THE DATA Block Start
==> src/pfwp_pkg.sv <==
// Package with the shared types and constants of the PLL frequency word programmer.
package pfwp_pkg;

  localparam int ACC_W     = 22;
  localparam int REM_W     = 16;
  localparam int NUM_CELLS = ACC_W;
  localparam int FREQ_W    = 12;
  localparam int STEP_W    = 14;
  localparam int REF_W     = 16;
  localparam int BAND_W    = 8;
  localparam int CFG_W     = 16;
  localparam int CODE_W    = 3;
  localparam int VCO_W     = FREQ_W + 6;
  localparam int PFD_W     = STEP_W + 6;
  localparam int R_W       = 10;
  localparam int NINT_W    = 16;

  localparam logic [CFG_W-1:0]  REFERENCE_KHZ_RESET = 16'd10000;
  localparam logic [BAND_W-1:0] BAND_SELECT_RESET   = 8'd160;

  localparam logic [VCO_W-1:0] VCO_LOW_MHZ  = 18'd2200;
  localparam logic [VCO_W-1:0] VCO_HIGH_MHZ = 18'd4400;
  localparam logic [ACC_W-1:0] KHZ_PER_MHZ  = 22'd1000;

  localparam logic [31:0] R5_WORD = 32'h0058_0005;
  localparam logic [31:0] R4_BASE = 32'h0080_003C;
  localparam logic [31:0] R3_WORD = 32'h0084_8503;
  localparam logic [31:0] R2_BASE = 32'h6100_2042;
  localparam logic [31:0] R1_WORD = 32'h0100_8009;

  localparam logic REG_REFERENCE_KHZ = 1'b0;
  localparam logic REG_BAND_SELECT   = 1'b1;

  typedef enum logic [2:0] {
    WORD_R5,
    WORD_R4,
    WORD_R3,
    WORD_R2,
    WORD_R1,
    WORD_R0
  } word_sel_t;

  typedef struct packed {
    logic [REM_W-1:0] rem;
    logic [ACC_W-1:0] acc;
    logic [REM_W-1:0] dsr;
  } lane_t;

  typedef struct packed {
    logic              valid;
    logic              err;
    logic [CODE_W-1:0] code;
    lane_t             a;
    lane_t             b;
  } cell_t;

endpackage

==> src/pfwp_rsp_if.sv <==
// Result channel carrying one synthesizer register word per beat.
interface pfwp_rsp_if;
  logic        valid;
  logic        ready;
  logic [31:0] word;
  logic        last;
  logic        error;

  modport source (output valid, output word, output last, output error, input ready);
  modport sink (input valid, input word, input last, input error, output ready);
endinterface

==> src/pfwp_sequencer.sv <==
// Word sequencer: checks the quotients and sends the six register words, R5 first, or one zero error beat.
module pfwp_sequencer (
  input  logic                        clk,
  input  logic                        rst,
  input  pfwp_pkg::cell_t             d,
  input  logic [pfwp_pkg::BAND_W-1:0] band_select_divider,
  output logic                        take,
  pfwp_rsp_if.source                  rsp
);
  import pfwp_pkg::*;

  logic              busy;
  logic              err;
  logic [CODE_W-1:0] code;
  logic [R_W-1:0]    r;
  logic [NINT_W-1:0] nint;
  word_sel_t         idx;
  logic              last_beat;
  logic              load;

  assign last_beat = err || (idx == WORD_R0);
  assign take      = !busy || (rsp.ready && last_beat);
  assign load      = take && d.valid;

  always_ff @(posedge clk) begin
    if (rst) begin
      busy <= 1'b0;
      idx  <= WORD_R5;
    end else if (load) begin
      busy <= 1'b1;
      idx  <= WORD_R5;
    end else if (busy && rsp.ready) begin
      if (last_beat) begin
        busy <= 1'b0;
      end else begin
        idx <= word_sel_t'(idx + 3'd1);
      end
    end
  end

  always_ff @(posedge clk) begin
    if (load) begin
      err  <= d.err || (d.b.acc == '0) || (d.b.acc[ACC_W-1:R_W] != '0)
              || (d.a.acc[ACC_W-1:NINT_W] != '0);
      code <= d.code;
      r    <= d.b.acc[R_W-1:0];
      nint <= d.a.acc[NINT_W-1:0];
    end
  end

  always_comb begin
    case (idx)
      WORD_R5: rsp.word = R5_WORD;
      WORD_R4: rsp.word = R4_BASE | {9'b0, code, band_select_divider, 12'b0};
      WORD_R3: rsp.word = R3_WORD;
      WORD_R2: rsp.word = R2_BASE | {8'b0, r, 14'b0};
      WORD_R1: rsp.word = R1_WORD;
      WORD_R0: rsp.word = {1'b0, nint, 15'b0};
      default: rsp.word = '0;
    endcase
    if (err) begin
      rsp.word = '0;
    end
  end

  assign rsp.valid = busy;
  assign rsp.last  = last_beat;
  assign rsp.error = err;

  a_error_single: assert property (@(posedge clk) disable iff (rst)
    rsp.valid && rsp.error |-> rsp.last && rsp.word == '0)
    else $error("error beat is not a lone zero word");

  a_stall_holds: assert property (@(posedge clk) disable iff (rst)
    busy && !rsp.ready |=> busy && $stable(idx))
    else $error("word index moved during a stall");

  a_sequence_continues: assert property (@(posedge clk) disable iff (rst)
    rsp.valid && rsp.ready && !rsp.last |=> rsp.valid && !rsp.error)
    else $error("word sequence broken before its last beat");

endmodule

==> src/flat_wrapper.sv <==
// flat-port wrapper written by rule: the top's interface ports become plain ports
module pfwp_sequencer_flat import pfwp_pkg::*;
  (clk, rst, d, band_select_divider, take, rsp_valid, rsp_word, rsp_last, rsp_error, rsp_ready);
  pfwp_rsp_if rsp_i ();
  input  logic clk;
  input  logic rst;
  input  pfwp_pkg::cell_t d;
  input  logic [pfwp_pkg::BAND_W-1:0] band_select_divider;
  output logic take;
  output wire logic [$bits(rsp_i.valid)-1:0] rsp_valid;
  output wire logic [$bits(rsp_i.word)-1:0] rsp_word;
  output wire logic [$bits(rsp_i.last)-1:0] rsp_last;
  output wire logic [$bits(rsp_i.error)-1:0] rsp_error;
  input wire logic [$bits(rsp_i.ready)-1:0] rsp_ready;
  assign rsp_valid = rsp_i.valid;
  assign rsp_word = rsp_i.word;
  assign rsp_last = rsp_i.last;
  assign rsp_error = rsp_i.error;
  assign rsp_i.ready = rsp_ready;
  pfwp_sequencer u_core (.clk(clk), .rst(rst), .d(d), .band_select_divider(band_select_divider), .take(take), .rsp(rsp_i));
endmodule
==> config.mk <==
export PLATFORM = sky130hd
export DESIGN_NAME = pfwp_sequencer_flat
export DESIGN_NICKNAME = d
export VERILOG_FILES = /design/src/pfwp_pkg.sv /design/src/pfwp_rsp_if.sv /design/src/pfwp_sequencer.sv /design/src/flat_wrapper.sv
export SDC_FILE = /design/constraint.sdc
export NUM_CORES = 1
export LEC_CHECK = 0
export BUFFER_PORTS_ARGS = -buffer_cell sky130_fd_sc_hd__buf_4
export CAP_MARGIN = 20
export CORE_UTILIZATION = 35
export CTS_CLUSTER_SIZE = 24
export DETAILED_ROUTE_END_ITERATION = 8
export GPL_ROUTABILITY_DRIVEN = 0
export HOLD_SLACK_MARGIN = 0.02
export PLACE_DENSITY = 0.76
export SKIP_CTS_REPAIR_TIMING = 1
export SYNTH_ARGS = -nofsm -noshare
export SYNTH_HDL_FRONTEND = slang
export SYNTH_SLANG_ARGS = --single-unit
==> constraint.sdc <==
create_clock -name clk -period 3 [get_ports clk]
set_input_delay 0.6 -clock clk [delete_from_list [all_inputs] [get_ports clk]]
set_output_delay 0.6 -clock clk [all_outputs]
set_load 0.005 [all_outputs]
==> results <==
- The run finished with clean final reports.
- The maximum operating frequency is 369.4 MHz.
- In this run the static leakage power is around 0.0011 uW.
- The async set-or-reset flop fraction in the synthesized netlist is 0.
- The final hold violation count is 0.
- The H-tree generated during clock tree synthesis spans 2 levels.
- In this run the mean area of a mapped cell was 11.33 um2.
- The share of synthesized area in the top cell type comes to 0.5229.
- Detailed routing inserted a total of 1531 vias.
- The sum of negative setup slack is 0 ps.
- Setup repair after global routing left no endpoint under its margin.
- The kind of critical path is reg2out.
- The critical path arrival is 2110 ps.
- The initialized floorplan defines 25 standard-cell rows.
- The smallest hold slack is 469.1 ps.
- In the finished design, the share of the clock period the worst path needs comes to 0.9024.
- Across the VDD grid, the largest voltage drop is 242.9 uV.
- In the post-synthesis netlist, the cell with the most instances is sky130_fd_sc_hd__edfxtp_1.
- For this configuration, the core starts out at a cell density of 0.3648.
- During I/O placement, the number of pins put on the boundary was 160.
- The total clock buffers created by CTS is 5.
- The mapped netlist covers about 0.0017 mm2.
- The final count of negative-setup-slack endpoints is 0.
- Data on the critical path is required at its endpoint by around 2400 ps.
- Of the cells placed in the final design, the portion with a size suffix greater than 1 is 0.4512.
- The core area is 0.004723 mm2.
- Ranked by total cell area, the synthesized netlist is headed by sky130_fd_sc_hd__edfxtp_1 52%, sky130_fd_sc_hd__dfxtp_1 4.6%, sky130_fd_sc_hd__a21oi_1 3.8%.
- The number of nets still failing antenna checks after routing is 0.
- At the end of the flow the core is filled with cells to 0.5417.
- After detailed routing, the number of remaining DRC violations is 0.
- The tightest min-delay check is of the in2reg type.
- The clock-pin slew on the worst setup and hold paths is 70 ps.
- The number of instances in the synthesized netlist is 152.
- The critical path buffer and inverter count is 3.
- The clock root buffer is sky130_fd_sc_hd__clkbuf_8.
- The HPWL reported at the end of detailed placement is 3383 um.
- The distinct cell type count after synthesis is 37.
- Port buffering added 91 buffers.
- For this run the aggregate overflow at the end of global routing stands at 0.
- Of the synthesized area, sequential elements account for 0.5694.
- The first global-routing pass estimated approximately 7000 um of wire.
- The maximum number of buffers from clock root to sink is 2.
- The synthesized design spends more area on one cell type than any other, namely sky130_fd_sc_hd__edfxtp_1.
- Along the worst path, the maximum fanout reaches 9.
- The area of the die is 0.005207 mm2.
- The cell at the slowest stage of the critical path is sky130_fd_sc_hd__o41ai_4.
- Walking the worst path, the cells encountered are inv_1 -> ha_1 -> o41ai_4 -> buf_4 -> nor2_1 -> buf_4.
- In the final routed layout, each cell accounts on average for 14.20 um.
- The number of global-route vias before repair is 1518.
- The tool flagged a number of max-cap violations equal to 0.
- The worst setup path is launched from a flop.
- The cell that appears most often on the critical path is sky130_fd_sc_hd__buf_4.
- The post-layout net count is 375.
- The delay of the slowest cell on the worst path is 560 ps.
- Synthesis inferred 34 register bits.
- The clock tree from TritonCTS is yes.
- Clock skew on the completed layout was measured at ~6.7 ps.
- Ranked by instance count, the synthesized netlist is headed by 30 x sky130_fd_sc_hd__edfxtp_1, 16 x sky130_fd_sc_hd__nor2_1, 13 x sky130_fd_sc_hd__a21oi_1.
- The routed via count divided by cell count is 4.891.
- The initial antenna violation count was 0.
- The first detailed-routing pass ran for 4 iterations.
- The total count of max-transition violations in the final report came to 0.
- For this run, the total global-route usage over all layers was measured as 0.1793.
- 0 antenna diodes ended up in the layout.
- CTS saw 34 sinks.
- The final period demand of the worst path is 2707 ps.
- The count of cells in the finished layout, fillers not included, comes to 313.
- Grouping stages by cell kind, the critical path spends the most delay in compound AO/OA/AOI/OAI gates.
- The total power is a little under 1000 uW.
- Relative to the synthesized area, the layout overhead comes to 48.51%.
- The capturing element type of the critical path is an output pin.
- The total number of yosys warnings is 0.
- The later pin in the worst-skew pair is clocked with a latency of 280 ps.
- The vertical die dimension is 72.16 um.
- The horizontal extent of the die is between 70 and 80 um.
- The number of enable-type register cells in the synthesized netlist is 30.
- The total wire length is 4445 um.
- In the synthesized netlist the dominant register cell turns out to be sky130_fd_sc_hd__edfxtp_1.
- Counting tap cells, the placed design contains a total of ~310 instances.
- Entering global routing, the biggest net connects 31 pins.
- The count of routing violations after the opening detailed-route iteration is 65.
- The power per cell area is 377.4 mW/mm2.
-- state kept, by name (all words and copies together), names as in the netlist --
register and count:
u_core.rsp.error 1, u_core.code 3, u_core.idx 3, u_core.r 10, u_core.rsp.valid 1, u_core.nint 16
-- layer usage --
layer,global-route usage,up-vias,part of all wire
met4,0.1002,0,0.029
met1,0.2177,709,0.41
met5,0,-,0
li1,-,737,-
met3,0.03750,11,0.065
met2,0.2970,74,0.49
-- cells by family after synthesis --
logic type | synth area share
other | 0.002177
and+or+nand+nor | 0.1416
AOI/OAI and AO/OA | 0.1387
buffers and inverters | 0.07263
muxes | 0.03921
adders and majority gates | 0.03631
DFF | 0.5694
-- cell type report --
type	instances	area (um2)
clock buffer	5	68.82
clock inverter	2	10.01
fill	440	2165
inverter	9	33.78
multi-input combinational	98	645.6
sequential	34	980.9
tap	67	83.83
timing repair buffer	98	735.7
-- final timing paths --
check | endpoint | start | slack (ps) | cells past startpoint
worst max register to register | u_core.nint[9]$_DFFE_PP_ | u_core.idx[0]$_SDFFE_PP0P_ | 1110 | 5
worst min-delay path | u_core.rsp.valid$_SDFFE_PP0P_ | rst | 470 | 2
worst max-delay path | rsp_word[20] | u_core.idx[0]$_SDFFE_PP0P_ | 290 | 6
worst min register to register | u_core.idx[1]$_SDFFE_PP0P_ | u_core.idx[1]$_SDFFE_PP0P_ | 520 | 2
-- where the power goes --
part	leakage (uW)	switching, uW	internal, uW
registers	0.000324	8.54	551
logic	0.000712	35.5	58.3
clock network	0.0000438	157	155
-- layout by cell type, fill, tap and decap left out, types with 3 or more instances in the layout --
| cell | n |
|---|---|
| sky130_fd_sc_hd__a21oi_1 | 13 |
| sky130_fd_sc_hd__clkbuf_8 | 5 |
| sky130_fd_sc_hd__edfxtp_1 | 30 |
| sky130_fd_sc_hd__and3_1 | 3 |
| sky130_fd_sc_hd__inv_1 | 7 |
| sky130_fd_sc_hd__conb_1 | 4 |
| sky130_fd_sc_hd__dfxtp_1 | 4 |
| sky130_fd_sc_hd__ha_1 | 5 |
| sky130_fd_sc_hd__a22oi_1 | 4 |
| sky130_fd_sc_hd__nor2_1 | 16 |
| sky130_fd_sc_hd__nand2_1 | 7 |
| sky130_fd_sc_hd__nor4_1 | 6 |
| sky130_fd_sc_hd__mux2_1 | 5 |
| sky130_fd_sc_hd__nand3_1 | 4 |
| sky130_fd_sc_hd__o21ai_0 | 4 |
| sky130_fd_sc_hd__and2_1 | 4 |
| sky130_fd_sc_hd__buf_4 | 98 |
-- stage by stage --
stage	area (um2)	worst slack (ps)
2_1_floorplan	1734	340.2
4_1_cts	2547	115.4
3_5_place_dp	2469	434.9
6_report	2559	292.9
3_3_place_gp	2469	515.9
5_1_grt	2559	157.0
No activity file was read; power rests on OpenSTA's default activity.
THE DATA Block End
* [PROBLEM REQUIREMENTS]:
Everything from the line containing "- The critical path buffer" through the line containing "- The area of the die is 0.005207 mm2." in the material above should be retyped exactly, both ends included, and nothing more.

* [RESPONSE]:
- The critical path buffer and inverter count is 3.
- The clock root buffer is sky130_fd_sc_hd__clkbuf_8.
- The HPWL reported at the end of detailed placement is 3383 um.
- The distinct cell type count after synthesis is 37.
- Port buffering added 91 buffers.
- For this run the aggregate overflow at the end of global routing stands at 0.
- Of the synthesized area, sequential elements account for 0.5694.
- The first global-routing pass estimated approximately 7000 um of wire.
- The maximum number of buffers from clock root to sink is 2.
- The synthesized design spends more area on one cell type than any other, namely sky130_fd_sc_hd__edfxtp_1.
- Along the worst path, the maximum fanout reaches 9.
- The area of the die is 0.005207 mm2.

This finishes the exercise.